'''

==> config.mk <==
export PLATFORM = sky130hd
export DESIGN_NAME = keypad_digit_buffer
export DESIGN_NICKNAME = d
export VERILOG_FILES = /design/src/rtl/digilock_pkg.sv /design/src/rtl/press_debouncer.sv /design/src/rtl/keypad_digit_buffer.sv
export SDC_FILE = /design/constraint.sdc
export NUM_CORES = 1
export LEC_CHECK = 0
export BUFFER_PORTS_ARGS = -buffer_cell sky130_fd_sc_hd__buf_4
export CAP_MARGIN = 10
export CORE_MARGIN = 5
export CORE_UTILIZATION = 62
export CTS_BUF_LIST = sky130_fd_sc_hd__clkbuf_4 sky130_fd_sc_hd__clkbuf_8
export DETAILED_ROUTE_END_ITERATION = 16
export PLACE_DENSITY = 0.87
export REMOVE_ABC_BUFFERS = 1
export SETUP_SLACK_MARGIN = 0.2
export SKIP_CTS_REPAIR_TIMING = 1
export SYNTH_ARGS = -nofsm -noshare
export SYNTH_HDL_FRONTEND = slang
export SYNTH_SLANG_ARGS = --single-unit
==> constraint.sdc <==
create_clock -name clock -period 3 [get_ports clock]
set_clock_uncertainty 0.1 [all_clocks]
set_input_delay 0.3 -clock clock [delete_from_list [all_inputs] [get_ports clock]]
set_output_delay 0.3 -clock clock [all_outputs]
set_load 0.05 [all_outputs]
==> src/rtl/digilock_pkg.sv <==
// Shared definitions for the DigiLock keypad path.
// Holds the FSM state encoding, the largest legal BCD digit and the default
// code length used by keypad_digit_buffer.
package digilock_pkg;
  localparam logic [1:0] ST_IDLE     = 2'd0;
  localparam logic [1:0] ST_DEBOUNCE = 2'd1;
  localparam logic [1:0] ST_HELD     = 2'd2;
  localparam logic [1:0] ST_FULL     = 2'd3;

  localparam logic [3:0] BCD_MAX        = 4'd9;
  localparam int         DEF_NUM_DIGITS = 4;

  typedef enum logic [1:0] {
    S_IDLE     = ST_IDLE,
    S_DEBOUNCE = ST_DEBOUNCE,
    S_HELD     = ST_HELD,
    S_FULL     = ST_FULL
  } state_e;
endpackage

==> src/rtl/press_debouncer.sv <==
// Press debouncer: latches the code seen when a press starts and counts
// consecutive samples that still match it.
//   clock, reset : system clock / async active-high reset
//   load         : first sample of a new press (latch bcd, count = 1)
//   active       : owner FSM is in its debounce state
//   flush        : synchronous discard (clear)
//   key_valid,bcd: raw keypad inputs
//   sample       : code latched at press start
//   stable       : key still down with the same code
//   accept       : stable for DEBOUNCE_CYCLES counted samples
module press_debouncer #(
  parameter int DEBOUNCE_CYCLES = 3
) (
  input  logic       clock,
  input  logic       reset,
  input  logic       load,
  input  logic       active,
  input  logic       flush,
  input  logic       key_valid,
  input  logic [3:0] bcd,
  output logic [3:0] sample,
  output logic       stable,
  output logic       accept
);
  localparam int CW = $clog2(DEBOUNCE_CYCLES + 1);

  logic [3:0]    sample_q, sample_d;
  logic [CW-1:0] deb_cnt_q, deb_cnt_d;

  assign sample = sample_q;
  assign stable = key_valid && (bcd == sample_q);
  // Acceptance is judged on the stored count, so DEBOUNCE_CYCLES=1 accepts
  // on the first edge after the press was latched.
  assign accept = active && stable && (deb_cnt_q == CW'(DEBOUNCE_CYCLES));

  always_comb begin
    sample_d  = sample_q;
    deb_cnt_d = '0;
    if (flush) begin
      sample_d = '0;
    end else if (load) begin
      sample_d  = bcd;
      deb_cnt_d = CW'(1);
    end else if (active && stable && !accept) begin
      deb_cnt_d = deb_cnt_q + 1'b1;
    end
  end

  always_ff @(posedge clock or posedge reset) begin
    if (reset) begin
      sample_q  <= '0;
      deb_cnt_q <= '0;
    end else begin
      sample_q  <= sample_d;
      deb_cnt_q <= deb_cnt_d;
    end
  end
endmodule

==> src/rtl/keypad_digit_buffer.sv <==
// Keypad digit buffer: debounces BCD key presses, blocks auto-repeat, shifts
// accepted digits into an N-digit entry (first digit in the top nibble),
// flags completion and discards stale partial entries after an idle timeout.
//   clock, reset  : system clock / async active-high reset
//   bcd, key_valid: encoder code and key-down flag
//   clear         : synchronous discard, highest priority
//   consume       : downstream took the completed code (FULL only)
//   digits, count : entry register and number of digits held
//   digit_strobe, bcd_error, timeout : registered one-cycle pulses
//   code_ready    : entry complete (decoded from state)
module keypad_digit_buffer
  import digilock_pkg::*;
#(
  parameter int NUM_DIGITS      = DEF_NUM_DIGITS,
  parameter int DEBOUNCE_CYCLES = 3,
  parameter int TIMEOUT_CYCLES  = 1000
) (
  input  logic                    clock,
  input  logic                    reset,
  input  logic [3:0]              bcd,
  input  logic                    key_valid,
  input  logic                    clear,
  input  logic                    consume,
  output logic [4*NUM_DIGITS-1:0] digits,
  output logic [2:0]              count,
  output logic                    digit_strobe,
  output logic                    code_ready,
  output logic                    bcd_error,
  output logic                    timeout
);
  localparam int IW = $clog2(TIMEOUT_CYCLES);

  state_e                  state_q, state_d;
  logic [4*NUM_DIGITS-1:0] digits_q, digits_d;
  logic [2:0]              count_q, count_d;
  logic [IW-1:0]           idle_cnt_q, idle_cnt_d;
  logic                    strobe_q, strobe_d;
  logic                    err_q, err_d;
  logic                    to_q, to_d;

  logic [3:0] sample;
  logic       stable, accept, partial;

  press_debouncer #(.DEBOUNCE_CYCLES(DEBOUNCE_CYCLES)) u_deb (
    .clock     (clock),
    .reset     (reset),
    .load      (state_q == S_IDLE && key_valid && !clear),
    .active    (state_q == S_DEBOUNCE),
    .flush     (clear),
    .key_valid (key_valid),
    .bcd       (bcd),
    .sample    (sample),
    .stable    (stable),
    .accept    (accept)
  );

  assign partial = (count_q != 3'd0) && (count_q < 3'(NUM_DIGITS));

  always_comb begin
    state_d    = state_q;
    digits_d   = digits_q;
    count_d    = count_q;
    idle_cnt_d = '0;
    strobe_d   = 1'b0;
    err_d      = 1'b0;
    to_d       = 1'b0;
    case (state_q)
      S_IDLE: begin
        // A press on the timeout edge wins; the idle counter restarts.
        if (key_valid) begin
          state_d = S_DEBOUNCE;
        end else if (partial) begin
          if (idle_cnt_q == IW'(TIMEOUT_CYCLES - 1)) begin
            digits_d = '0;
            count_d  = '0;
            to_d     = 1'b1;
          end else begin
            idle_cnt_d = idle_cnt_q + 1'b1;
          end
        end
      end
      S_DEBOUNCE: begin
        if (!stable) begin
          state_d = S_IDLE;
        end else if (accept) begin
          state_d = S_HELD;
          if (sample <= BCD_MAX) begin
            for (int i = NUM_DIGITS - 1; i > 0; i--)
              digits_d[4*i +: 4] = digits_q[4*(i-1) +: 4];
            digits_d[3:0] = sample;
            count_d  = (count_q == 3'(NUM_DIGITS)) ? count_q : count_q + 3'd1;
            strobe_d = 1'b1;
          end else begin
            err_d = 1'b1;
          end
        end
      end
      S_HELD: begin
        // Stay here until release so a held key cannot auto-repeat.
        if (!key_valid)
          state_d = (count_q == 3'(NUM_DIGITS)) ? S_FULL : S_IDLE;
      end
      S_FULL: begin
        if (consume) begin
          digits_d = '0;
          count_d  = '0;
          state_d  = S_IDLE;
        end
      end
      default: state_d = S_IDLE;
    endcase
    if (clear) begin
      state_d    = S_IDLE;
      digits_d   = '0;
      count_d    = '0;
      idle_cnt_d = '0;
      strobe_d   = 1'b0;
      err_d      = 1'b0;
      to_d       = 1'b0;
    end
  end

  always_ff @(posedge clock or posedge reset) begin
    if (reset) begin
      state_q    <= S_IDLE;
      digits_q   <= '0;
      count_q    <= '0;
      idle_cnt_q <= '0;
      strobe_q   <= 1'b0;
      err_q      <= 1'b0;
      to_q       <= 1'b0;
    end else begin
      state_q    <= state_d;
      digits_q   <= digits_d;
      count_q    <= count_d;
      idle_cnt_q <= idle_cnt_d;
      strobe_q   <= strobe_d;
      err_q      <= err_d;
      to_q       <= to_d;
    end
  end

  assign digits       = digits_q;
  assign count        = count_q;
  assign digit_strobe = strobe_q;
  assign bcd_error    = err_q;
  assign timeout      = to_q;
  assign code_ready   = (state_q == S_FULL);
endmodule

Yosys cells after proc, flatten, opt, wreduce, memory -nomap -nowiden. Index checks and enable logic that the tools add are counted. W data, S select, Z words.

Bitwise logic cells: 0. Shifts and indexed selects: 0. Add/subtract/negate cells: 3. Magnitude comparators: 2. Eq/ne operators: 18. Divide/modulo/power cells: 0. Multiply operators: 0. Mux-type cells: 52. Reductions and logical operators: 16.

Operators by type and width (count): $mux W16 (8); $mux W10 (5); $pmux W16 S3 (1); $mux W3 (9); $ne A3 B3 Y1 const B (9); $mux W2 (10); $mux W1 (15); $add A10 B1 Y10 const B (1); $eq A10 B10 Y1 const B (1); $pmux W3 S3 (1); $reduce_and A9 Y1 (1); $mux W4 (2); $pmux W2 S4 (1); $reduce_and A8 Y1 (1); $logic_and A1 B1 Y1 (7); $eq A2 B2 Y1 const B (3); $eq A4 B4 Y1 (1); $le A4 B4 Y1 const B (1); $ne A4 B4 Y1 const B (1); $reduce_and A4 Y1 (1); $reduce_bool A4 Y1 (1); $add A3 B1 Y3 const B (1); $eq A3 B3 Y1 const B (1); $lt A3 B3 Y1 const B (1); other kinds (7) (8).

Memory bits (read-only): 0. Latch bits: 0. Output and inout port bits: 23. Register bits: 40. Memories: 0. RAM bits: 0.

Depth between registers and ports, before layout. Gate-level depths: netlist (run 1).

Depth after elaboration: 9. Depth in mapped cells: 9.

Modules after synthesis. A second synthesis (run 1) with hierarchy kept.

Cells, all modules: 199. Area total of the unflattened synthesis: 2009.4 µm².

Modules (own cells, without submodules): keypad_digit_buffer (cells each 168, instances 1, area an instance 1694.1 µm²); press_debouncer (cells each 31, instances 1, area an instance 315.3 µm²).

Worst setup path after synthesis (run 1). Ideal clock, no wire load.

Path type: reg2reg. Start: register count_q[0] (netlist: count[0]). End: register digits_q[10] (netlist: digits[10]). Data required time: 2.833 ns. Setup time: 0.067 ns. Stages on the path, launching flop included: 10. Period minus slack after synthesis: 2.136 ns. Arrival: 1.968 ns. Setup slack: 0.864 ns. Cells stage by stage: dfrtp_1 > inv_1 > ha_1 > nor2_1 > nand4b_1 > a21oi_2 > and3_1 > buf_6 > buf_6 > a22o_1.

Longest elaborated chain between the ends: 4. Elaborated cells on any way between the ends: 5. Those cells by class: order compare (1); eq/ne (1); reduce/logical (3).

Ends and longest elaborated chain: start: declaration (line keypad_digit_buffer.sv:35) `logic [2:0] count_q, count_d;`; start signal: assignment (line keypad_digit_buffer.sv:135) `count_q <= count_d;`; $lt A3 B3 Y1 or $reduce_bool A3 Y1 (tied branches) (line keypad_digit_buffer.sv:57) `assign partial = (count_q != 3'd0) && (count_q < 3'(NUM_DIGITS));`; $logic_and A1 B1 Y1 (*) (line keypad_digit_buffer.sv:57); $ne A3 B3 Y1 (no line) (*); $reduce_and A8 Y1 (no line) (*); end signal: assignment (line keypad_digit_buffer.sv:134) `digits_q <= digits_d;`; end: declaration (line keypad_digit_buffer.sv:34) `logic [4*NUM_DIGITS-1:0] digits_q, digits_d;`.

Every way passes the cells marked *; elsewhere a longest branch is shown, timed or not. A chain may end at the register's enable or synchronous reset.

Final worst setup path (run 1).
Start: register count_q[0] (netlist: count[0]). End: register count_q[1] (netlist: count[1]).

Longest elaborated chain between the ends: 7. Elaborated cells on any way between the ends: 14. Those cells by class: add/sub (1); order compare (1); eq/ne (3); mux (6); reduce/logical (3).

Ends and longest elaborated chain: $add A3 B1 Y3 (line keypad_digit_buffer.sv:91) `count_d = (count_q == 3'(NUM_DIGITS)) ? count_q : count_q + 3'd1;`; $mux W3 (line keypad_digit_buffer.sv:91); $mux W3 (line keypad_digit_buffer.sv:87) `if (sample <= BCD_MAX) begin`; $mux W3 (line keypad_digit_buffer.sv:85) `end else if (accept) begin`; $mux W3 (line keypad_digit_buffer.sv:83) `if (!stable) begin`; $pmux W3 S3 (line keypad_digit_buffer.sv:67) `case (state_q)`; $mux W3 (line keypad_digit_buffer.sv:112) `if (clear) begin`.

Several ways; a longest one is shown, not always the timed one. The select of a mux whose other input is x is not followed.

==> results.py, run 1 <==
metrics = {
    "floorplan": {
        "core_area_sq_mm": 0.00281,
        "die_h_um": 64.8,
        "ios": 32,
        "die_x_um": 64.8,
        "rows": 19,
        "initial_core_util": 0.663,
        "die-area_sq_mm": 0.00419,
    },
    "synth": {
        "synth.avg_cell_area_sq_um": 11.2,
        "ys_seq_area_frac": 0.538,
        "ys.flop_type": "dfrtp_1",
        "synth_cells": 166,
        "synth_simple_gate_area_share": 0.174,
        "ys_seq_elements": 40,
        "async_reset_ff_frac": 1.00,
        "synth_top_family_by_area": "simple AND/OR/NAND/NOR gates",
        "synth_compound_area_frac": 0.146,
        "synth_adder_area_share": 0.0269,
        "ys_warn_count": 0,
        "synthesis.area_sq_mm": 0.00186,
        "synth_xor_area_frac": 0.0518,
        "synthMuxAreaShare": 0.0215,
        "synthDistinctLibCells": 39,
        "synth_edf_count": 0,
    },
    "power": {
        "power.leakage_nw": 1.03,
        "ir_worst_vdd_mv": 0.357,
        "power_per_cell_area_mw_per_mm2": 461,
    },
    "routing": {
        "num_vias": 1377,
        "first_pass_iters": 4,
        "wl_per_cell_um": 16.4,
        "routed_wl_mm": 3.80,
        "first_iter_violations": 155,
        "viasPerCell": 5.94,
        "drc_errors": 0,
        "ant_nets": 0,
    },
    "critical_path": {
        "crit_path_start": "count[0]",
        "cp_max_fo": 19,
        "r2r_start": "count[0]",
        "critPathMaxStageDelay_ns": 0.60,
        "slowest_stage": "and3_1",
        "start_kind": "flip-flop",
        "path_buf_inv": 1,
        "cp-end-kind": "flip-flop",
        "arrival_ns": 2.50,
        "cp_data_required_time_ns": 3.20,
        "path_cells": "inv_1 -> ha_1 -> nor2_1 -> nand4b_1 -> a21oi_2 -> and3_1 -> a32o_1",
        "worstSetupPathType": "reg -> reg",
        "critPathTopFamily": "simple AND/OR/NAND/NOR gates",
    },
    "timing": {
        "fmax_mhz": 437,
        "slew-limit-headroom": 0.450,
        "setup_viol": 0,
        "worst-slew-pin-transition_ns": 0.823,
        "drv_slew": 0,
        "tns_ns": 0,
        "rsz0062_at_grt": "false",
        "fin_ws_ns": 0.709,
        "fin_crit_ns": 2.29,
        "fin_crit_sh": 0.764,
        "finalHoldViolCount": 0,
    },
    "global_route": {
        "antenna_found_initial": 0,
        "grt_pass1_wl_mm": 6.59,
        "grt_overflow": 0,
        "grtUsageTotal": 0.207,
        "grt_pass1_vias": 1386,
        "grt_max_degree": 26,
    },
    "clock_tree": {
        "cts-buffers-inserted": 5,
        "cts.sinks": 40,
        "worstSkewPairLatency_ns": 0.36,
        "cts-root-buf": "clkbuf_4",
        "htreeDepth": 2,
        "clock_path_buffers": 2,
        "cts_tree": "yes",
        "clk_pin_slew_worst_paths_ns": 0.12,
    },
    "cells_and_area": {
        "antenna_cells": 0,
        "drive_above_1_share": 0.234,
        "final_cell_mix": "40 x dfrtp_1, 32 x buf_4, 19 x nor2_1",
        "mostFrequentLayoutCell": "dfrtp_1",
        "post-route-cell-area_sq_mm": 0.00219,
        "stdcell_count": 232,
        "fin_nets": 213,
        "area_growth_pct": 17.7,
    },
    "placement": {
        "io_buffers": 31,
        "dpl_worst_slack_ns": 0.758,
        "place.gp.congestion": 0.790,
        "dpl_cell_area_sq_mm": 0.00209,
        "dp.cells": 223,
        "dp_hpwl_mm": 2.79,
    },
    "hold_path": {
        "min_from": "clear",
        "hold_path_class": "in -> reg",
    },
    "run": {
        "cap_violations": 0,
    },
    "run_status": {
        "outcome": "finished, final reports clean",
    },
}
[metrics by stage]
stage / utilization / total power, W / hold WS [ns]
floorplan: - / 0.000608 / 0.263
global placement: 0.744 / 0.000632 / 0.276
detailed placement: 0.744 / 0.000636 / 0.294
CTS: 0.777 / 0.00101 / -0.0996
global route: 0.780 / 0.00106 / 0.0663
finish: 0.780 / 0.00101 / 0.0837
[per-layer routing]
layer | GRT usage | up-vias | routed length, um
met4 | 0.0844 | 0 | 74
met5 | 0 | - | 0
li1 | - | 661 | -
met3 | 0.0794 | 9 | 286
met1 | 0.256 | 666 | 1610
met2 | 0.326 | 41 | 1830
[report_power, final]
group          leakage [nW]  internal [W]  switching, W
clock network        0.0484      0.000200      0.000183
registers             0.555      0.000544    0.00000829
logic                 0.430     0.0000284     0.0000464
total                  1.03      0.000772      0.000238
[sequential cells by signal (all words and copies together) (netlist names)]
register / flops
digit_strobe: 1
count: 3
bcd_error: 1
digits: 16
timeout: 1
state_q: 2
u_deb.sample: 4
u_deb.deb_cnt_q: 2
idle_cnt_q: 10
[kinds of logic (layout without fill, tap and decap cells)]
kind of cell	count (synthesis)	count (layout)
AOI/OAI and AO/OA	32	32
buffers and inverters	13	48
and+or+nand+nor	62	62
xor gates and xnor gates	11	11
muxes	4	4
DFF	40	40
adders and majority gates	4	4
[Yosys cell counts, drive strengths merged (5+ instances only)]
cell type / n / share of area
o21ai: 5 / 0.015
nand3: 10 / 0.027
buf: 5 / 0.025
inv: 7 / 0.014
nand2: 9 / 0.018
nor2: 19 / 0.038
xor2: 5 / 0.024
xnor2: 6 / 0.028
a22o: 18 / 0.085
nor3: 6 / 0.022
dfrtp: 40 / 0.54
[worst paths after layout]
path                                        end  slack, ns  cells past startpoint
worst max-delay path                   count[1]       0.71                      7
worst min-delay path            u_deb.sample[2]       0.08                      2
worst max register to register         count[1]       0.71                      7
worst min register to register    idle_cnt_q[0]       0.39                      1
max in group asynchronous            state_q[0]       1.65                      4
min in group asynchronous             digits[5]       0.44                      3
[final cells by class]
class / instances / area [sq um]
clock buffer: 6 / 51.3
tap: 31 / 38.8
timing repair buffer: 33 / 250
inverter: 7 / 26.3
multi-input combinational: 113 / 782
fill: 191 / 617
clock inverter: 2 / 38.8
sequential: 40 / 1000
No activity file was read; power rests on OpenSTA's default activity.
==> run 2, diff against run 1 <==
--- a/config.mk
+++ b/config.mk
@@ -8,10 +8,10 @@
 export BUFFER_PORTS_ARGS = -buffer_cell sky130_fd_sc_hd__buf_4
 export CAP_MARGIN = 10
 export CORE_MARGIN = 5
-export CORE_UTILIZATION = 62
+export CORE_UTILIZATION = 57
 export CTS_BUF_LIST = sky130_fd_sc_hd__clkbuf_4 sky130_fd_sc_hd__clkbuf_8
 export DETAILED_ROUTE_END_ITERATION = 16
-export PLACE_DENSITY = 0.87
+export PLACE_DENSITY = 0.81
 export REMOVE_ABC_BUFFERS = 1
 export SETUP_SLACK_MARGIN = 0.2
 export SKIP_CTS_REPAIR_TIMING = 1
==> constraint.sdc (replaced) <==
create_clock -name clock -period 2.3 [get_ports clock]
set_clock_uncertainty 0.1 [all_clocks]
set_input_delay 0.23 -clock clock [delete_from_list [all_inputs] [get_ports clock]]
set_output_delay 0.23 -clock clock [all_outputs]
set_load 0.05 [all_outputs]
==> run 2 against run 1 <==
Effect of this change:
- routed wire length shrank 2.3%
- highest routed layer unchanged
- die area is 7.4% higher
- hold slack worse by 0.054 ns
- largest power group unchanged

'''

— YOUR INSTRUCTIONS —
The required output is every line above from the one with "its debounce state" down to the one with "assign accept = active", restated word for word, ends included.

— ANSWER TO THE PROBLEM —
//   active       : owner FSM is in its debounce state
//   flush        : synchronous discard (clear)
//   key_valid,bcd: raw keypad inputs
//   sample       : code latched at press start
//   stable       : key still down with the same code
//   accept       : stable for DEBOUNCE_CYCLES counted samples
module press_debouncer #(
  parameter int DEBOUNCE_CYCLES = 3
) (
  input  logic       clock,
  input  logic       reset,
  input  logic       load,
  input  logic       active,
  input  logic       flush,
  input  logic       key_valid,
  input  logic [3:0] bcd,
  output logic [3:0] sample,
  output logic       stable,
  output logic       accept
);
  localparam int CW = $clog2(DEBOUNCE_CYCLES + 1);

  logic [3:0]    sample_q, sample_d;
  logic [CW-1:0] deb_cnt_q, deb_cnt_d;

  assign sample = sample_q;
  assign stable = key_valid && (bcd == sample_q);
  // Acceptance is judged on the stored count, so DEBOUNCE_CYCLES=1 accepts
  // on the first edge after the press was latched.
  assign accept = active && stable && (deb_cnt_q == CW'(DEBOUNCE_CYCLES));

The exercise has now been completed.